La pareja que forma Monzón para descubrirnos cómo la droga está más cerca de lo que pensamos con “el niño” y “el compi” hace que Luis Tosar, Bárbara Lennie, Eduard Fernández y Sergi López queden en el lado la policía con una atención hacia ellos muy bien dirigida, tanto para mostrarnos la lucha casi personal que tienen por pillarles como la corrupción que se desvela y que nos va a acompañar hasta más allá del final de la película.

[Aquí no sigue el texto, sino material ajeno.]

<file path="config.mk">
export PLATFORM = sky130hd
export DESIGN_NAME = operand_entry_flat
export DESIGN_NICKNAME = d
export VERILOG_FILES = /design/src/rtl/operand_entry_if.sv /design/src/rtl/operand_entry.sv /design/src/flat_wrapper.sv
export SDC_FILE = /design/constraint.sdc
export NUM_CORES = 1
export LEC_CHECK = 0
export ABC_AREA = 0
export BUFFER_PORTS_ARGS = -buffer_cell sky130_fd_sc_hd__buf_2
export CAP_MARGIN = 30
export CORE_MARGIN = 5
export CORE_UTILIZATION = 30
export CTS_CLUSTER_SIZE = 25
export DETAILED_ROUTE_END_ITERATION = 10
export GPL_TIMING_DRIVEN = 0
export PLACE_DENSITY = 0.54
export SLEW_MARGIN = 15
export SYNTH_ARGS = -nofsm -noshare
export SYNTH_HDL_FRONTEND = slang
export SYNTH_SLANG_ARGS = --single-unit
</file>
<file path="constraint.sdc">
create_clock -name clk -period 1.6 [get_ports clk]
set_input_delay 0.32 -clock clk [delete_from_list [all_inputs] [get_ports clk]]
set_output_delay 0.32 -clock clk [all_outputs]
set_load 0.005 [all_outputs]
</file>
<file path="src/rtl/operand_entry_if.sv">
// Operand-entry pins: raw switches/button in, registered operand bits and status out.
// The design drives the outputs; the board (or bench) drives the raw inputs.
interface operand_entry_if;
    logic sw0;
    logic sw1;
    logic sw2;
    logic btn;
    logic x0;
    logic x1;
    logic x2;
    logic y0;
    logic y1;
    logic y2;
    logic valid;
    logic led_ld_x;
    logic led_ld_y;

    modport slave (
        input  sw0, sw1, sw2, btn,
        output x0, x1, x2, y0, y1, y2, valid, led_ld_x, led_ld_y
    );

    modport master (
        output sw0, sw1, sw2, btn,
        input  x0, x1, x2, y0, y1, y2, valid, led_ld_x, led_ld_y
    );
endinterface

</file>
<file path="src/rtl/operand_entry.sv">
// Synchronise/debounce switches and button, capture X then Y on successive presses.
// Capture lands DEBOUNCE_CYCLES+3 edges after the button is first sampled high; no backpressure.
module operand_entry #(
    parameter int DEBOUNCE_CYCLES = 50000,
    parameter int CNT_W           = 16
) (
    input  logic           clk,
    input  logic           rst_n,
    operand_entry_if.slave io
);

    typedef enum logic [1:0] {
        S_LOAD_X = 2'd0,
        S_LOAD_Y = 2'd1,
        S_DONE   = 2'd2
    } state_t;

    localparam logic [CNT_W-1:0] CNT_MAX = CNT_W'(DEBOUNCE_CYCLES - 1);

    logic             btn_meta_q, btn_sync_q;
    logic [2:0]       sw_meta_q, sw_sync_q;
    logic             db_q, db_prev_q;
    logic [CNT_W-1:0] cnt_q;
    logic             press;
    state_t           state_q;
    logic [2:0]       x_q, y_q;
    logic             valid_q;

    // Two-flop synchronisers; switches are only sampled at press edges so need no debounce.
    always_ff @(posedge clk or negedge rst_n) begin
        if (!rst_n) begin
            btn_meta_q <= 1'b0;
            btn_sync_q <= 1'b0;
            sw_meta_q  <= 3'b000;
            sw_sync_q  <= 3'b000;
        end else begin
            btn_meta_q <= io.btn;
            btn_sync_q <= btn_meta_q;
            sw_meta_q  <= {io.sw2, io.sw1, io.sw0};
            sw_sync_q  <= sw_meta_q;
        end
    end

    always_ff @(posedge clk or negedge rst_n) begin
        if (!rst_n) begin
            db_q      <= 1'b0;
            db_prev_q <= 1'b0;
            cnt_q     <= '0;
        end else begin
            db_prev_q <= db_q;
            if (btn_sync_q == db_q) begin
                cnt_q <= '0;
            end else if (cnt_q == CNT_MAX) begin
                db_q  <= btn_sync_q;
                cnt_q <= '0;
            end else begin
                cnt_q <= cnt_q + 1'b1;
            end
        end
    end

    assign press = db_q & ~db_prev_q;

    always_ff @(posedge clk or negedge rst_n) begin
        if (!rst_n) begin
            state_q <= S_LOAD_X;
            x_q     <= 3'b000;
            y_q     <= 3'b000;
            valid_q <= 1'b0;
        end else if (press) begin
            case (state_q)
                S_LOAD_X: begin
                    x_q     <= sw_sync_q;
                    state_q <= S_LOAD_Y;
                end
                S_LOAD_Y: begin
                    y_q     <= sw_sync_q;
                    valid_q <= 1'b1;
                    state_q <= S_DONE;
                end
                default: begin
                    // S_DONE and the unused encoding both clear and restart entry.
                    x_q     <= 3'b000;
                    y_q     <= 3'b000;
                    valid_q <= 1'b0;
                    state_q <= S_LOAD_X;
                end
            endcase
        end
    end

    assign io.x0       = x_q[0];
    assign io.x1       = x_q[1];
    assign io.x2       = x_q[2];
    assign io.y0       = y_q[0];
    assign io.y1       = y_q[1];
    assign io.y2       = y_q[2];
    assign io.valid    = valid_q;
    assign io.led_ld_x = (state_q == S_LOAD_X);
    assign io.led_ld_y = (state_q == S_LOAD_Y);

endmodule

</file>
<file path="src/flat_wrapper.sv">
// flat-port wrapper written by rule: the top's interface ports become plain ports
module operand_entry_flat 
#(
    parameter int DEBOUNCE_CYCLES = 50000,
    parameter int CNT_W           = 16
)
  (clk, rst_n, io_sw0, io_sw1, io_sw2, io_btn, io_x0, io_x1, io_x2, io_y0, io_y1, io_y2, io_valid, io_led_ld_x, io_led_ld_y);
  operand_entry_if io_i ();
  input  logic clk;
  input  logic rst_n;
  input wire logic [$bits(io_i.sw0)-1:0] io_sw0;
  input wire logic [$bits(io_i.sw1)-1:0] io_sw1;
  input wire logic [$bits(io_i.sw2)-1:0] io_sw2;
  input wire logic [$bits(io_i.btn)-1:0] io_btn;
  output wire logic [$bits(io_i.x0)-1:0] io_x0;
  output wire logic [$bits(io_i.x1)-1:0] io_x1;
  output wire logic [$bits(io_i.x2)-1:0] io_x2;
  output wire logic [$bits(io_i.y0)-1:0] io_y0;
  output wire logic [$bits(io_i.y1)-1:0] io_y1;
  output wire logic [$bits(io_i.y2)-1:0] io_y2;
  output wire logic [$bits(io_i.valid)-1:0] io_valid;
  output wire logic [$bits(io_i.led_ld_x)-1:0] io_led_ld_x;
  output wire logic [$bits(io_i.led_ld_y)-1:0] io_led_ld_y;
  assign io_i.sw0 = io_sw0;
  assign io_i.sw1 = io_sw1;
  assign io_i.sw2 = io_sw2;
  assign io_i.btn = io_btn;
  assign io_x0 = io_i.x0;
  assign io_x1 = io_i.x1;
  assign io_x2 = io_i.x2;
  assign io_y0 = io_i.y0;
  assign io_y1 = io_i.y1;
  assign io_y2 = io_i.y2;
  assign io_valid = io_i.valid;
  assign io_led_ld_x = io_i.led_ld_x;
  assign io_led_ld_y = io_i.led_ld_y;
  operand_entry #(.DEBOUNCE_CYCLES(DEBOUNCE_CYCLES), .CNT_W(CNT_W)) u_core (.clk(clk), .rst_n(rst_n), .io(io_i));
endmodule
</file>
==> results.toml <==
[outcome]
outcome = "completed"

[worst_setup_path]
reg2reg_depth = 4
rr_startpoint = "u_core.cnt_q[0]"
end_kind = "primary output"
cp.depth = 3
crit_buf_inv = 2
worstSetupPathType = "flop to primary output"
reg2reg_slack_ns = 0.10
crit_arrival_ns = 1.20
crit_top_cell = "buf_2"
crit_fanout = 10
cpLargestDelayFamily = "flip-flops"
crit_path_start = "u_core.state_q[0]"
crit_path_max_incr_delay_ns = 0.45
path_cells = "buf_2 -> nor2_1 -> buf_2"
rr_endpoint = "u_core.db_q"
crit_end = "io_led_ld_x"
cp.required_ns = 1.28
critPathLaunchType = "flop"
cp_slowest_cell = "dfrtp_2"

[placed_design]
gp_congestion = 0.8473
dp_cells = 222
port_buffers = 14
detailed_place_hpwl_um = 2044

[grt]
grt_max_degree = 36
grt_first_pass_wirelength_um = 4961
grt_overflow = 0
antenna_found_initial = 0
grt_pass1_vias = 1083
grt_usage_pct = 9.877

[timing]
fin_crit_sh_pct = 94.97
clock_skew_ns = 0.001681
worstMarginPinSlew_ns = 0.7418
fmax_mhz = 658.1
fin_crit_ns = 1.519
setup_violations = 0
relSlewSlack_pct = 50.54
slew_viol_final = 0
rsz0062_at_grt = "false"
setup-tns-final_ns = 0
finalHoldViolations = 0

[synthesis]
synth_seq_area_share_pct = 57.24
synth_cell_type_count = 28
syn_inst = 138
synth_nets = 145
postSynthAreaPerCell_um2 = 11.09
ys_warn_count = 0
syn_area_um2 = 1530
synth-seq-cells = 35

[clocking]
path_clk_slew_ns = 0.07
clock_latency_ns = 0.28
holdBufCountCts = 0
cts_tree = "yes"
numCtsBuffers = 5
cts_buffer_depth = 2
cts.sinks = 35
ctsHtreeMaxLevel = 2
clock_tree.root_cell = "clkbuf_8"

[hold_path]
min_path_type = "primary input to async pin"

[run]
drv_cap = 0

[final_layout]
antenna_cells = 0
final_nets = 168
final_common_cell = "dfrtp_1"
layout_common_cells = "33 x dfrtp_1, 18 x nor2_1, 15 x buf_2"
final_cells = 232
utilization_pct = 35.66
synthToLayoutAreaGrowth_pct = 17.50
drive_above_1_share_pct = 26.54

[drt]
first_iter_violations = 41
drt_wl_total_um = 2840
num_vias = 1063
ant_nets = 0
wl_per_cell_um = 12.24
firstDrtPassIters = 4
drc_errors = 0
viasPerCell = 4.582

[power]
peakVddDrop_mv = 0.3463
pwr_density_cell_nw_per_um2 = 889.0
p_leak_uw = 0.0007707

[floorplan]
start_util_pct = 30.35
rows = 26
die_x_um = 81.42
die_h_um = 81.42
die_area_um2 = 6629
core_um2 = 5042
io_pins = 15
## synth_stat cells (all sizes together)
master	number	area share, %
dfrtp	35	57
nor2	19	4.8
xnor2	13	7.4
nand2	11	2.9
o21ai	6	2.0
a21oi	5	1.6
clkbuf	5	1.9
nand3	5	1.6
nand4	5	3.3
nor2b	5	2.0
nor3	5	1.6
a31oi	3	1.2
inv	3	0.74
mux2	3	2.2
nor3b	3	1.5
nor4	3	2.5
and3	2	0.90
and4bb	2	1.6
xor2	2	1.1
ha	1	0.82
nand2b	1	0.41
nor4b	1	0.57
## area by class of cell
type | count | area (µm²)
multi-input cells | 95 | 616.8
plain buffers | 5 | 30.03
fillers | 522 | 3244
repair buffers | 16 | 85.08
well taps | 70 | 87.58
clock inverters | 3 | 20.02
flip-flops and latches | 35 | 878.3
clock buffers | 5 | 68.82
inverters | 3 | 11.26
## per-layer routing
layer / wire length, µm / global-route usage (%) / vias up
li1: - / - / 516
met2: 1290 / 16.29 / 20
met5: 0 / 0 / -
met1: 1339 / 11.58 / 519
met3: 151 / 3.289 / 8
met4: 59 / 4.561 / 0
## kinds of logic after synthesis
group                    after synthesis  synth area share (%)
AND/OR/NAND/NOR                       62                 23.71
flip-flops                            35                 57.24
XOR/XNOR                              15                 8.586
AO/OA/AOI/OAI                         14                 4.823
buffers and inverters                  8                 2.616
multiplexers                           3                 2.208
adder cells (fa/ha/maj)                1                0.8175
## what timing repair did
item | 4_1_cts | 5_1_grt
setup endpoints to repair | 11 | 17
gates resized for setup | 1 | 4
pin swaps | 1 | 0
buffers inserted | 1 | 1
## worst register-to-register path, stage by stage, from the launching register on
cell     delay, ns
dfrtp_2       0.45
ha_2          0.22
and3_2        0.23
nand4_1       0.15
mux2_2        0.35
## flip-flops by register name, summed over array words and instances, names as in the netlist
name               flops
u_core.db_prev_q       1
u_core.y_q             3
u_core.cnt_q          16
u_core.db_q            1
u_core.x_q             3
u_core.state_q         2
u_core.btn_meta_q      1
u_core.sw_sync_q       3
u_core.io.valid        1
u_core.btn_sync_q      1
u_core.sw_meta_q       3
## power by group
part	internal, µW	leakage (µW)	total [µW]	switching (µW)
Clock	303	0.0000402	633	330
Sequential	901	0.000465	913	12.1
Combinational	20.3	0.000265	52.9	32.7
Total	1220	0.000771	1600	375
## per-stage QoR
stage                     instance area [µm²]  hold WS [ns]  power, µW  setup WS [ns]
after floorplan                          1530       0.02441      946.9         0.1543
final                                    1798       0.09320       1598        0.08052
after detailed placement                 1688        0.3362      979.1       -0.03155
after global routing                     1798        0.1217       1667      0.0009722
after global placement                   1688        0.3354      977.3      -0.002385
after CTS                                1785        0.1220       1620        0.02115
## worst min-delay path by stage
stage	startpoint	endpoint	slack (ns)	cells after the start
floorplan	rst_n	u_core.btn_meta_q	0.02	0
detailed placement	u_core.sw_meta_q[2]	u_core.sw_sync_q[2]	0.34	0
CTS	rst_n	u_core.sw_sync_q[2]	0.12	1
global route	io_btn	u_core.btn_meta_q	0.12	1
finish	rst_n	u_core.sw_sync_q[2]	0.09	1
global placement	u_core.sw_meta_q[2]	u_core.sw_sync_q[2]	0.34	0
Note: power is estimated with default switching activity, not from simulation.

En contraste, el dúo formado por Raúl Arévalo y Javier Gutiérrez para resolver los asesinatos de 1980 cerca del Guadalquivir son un abrupto faro que, a pesar de no compartir ni ideas políticas ni formas de actuación, se hunde en el fango de las marismas y logra su objetivo, que no es otro que alumbrar al culpable que sirve de gancho en el pueblo para realizar unas carnicerías humanas que son tratadas en la película con mucho tacto y que no hace que cerremos los ojos ante posibles imágenes escabrosas. Todo está perfectamente sugerido hasta el punto máximo, pero no se traspasa el límite hacia lo desagradable y las pistas van dejando que el espectador juegue a ser detective perfectamente.
Sin duda, son dos películas donde las miradas marcan un punto y seguido porque todo se puede conectar a través de ellas; desde la mirada inexperta de Jesús Castro, pasando por la escurridiza de Eduard Fernández que marca su territorio como nadie, la perdida y melancólica de Raúl Arévalo y la fija y rabiosa de Javier Rodríguez.

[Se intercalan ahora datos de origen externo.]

$ cat config.mk
export PLATFORM = sky130hd
export DESIGN_NAME = cpu_seq_ctrl
export DESIGN_NICKNAME = d
export VERILOG_FILES = /design/src/rtl/cpu_seq_ctrl.sv
export SDC_FILE = /design/constraint.sdc
export NUM_CORES = 1
export LEC_CHECK = 0
export BUFFER_PORTS_ARGS = -buffer_cell sky130_fd_sc_hd__buf_2
export CAP_MARGIN = 5
export CORE_ASPECT_RATIO = 0.75
export CORE_MARGIN = 3
export CORE_UTILIZATION = 35
export DETAILED_ROUTE_END_ITERATION = 6
export PLACE_DENSITY_LB_ADDON = 0.1
export SETUP_SLACK_MARGIN = 0.3
export SYNTH_ARGS = -nofsm -noshare
export SYNTH_HDL_FRONTEND = slang
export SYNTH_SLANG_ARGS = --single-unit
$ cat constraint.sdc
create_clock -name clk -period 3.9 [get_ports clk]
set_clock_uncertainty 0.15 [all_clocks]
set_input_delay 0.585 -clock clk [delete_from_list [all_inputs] [get_ports clk]]
set_output_delay 0.585 -clock clk [all_outputs]
set_load 0.02 [all_outputs]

Pero como las vistas que va a tener el espectador que vaya a verlas… ninguna. El niño por el contraste que sabe defender entre tierra y mar y La isla mínima por el increíble trabajo de fotografía que crea unos paisajes tan sorprendentes que te dejan sin respiración desde los primeros planos.
El cine español demuestra con estas dos producciones que se puede reconciliar con un público sediento de aventuras, de espacios abiertos que emocionen y de actores que reconozca por su talento y no por estar simplemente de moda.